● **RECORDS SUPPLIED**:
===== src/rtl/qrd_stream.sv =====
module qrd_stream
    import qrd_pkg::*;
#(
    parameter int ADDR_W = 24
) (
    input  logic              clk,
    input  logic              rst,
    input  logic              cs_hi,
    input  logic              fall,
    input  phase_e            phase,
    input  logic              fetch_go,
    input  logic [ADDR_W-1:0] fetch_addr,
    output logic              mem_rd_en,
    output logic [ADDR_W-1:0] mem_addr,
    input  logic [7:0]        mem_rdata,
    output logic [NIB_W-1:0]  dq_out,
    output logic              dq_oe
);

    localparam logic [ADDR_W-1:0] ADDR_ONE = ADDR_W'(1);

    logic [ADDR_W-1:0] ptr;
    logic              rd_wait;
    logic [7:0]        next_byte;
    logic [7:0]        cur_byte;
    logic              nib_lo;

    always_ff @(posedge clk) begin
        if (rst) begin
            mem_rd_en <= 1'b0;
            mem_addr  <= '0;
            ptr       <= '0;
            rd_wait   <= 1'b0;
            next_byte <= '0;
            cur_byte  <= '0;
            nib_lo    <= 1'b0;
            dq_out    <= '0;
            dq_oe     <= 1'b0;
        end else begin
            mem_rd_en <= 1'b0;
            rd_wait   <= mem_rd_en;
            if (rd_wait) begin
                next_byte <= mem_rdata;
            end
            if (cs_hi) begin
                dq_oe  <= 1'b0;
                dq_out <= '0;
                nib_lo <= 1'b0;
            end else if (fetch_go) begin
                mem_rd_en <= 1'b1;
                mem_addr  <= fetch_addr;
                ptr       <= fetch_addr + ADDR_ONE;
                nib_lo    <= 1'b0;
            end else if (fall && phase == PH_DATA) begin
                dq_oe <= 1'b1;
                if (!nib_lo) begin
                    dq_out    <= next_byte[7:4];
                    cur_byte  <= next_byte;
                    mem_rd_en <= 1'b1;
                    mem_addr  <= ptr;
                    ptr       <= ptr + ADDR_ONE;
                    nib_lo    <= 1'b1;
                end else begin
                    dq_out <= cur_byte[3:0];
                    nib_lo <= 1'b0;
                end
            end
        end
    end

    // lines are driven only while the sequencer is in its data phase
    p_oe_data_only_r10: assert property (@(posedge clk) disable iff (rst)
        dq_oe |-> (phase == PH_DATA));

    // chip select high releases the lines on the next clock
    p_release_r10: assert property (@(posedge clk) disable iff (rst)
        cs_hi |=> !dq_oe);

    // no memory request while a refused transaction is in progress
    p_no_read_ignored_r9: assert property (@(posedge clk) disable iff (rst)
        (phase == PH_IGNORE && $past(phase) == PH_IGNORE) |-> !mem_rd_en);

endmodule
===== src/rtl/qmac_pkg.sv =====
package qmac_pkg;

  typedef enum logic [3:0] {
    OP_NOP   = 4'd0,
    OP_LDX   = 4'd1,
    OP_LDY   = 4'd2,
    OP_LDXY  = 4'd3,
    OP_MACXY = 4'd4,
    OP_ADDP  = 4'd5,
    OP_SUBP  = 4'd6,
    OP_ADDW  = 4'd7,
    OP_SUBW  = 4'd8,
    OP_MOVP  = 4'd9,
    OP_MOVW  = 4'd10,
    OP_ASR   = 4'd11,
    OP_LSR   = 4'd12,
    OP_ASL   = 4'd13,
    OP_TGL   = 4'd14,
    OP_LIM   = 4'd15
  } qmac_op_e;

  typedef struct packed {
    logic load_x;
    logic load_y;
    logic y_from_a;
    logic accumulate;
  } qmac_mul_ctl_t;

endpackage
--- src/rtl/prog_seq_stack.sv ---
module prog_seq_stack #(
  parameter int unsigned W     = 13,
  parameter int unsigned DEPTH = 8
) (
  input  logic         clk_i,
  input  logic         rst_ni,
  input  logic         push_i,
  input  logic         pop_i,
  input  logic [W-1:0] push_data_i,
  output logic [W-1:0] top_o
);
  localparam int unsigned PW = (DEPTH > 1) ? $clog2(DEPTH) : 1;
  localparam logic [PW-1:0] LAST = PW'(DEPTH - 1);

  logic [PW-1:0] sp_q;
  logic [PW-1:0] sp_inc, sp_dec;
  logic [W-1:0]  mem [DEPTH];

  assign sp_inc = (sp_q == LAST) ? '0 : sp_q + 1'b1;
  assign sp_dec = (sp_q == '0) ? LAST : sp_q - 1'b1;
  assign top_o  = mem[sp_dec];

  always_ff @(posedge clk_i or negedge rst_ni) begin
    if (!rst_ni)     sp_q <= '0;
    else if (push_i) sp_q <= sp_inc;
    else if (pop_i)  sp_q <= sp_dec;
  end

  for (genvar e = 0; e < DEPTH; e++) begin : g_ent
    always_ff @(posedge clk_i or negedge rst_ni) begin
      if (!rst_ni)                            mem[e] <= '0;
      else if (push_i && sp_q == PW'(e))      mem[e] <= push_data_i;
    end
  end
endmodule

* * *

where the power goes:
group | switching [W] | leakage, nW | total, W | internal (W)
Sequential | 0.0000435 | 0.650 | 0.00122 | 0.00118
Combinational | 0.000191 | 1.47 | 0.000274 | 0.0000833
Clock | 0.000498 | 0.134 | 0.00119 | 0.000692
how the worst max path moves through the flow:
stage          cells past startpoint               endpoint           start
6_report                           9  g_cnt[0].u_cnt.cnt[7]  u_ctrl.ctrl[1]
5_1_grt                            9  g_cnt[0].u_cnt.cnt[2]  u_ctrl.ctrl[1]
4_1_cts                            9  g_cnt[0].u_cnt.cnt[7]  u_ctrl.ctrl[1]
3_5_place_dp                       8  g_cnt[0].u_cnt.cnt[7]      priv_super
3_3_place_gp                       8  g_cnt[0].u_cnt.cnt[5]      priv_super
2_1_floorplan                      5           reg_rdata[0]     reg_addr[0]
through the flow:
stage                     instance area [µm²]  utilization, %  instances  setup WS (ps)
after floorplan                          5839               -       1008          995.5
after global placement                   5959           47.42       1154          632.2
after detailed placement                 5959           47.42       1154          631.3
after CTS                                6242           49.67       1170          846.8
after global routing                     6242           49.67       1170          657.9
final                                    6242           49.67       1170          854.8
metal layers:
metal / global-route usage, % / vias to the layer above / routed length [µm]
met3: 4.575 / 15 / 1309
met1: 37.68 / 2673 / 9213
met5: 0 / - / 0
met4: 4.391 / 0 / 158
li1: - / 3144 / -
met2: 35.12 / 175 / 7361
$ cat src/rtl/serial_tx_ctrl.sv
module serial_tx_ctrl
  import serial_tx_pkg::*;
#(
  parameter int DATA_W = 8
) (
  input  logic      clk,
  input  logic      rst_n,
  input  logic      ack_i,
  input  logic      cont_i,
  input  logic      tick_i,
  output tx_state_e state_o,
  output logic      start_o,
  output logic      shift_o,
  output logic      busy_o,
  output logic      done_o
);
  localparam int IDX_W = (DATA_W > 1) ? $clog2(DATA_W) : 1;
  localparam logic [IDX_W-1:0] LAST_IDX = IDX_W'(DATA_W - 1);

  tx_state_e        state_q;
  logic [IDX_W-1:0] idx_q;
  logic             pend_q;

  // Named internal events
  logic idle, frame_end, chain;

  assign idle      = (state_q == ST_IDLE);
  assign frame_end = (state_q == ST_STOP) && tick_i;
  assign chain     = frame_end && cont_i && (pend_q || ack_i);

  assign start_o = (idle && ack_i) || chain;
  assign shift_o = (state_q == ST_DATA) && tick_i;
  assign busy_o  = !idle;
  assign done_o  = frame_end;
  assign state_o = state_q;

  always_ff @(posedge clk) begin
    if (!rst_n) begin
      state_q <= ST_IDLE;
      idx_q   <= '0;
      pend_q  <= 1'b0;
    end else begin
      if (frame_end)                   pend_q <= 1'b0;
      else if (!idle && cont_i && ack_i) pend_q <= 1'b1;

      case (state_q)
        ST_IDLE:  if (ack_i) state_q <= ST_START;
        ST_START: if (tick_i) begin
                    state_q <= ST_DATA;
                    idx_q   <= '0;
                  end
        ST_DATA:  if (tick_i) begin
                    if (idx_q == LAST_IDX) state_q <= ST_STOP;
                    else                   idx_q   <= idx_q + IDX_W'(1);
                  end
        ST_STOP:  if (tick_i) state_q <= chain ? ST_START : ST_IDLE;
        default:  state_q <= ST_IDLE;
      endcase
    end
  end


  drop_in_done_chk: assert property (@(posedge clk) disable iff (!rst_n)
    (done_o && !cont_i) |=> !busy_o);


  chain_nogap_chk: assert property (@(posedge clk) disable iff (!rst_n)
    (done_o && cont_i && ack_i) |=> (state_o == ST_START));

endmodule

● **EXERCISE REQUIREMENTS**: The answer must consist of every line above that contains the word "global".

● **WRITTEN RESPONSE**:
after global placement                   5959           47.42       1154          632.2
after global routing                     6242           49.67       1170          657.9
metal / global-route usage, % / vias to the layer above / routed length [µm]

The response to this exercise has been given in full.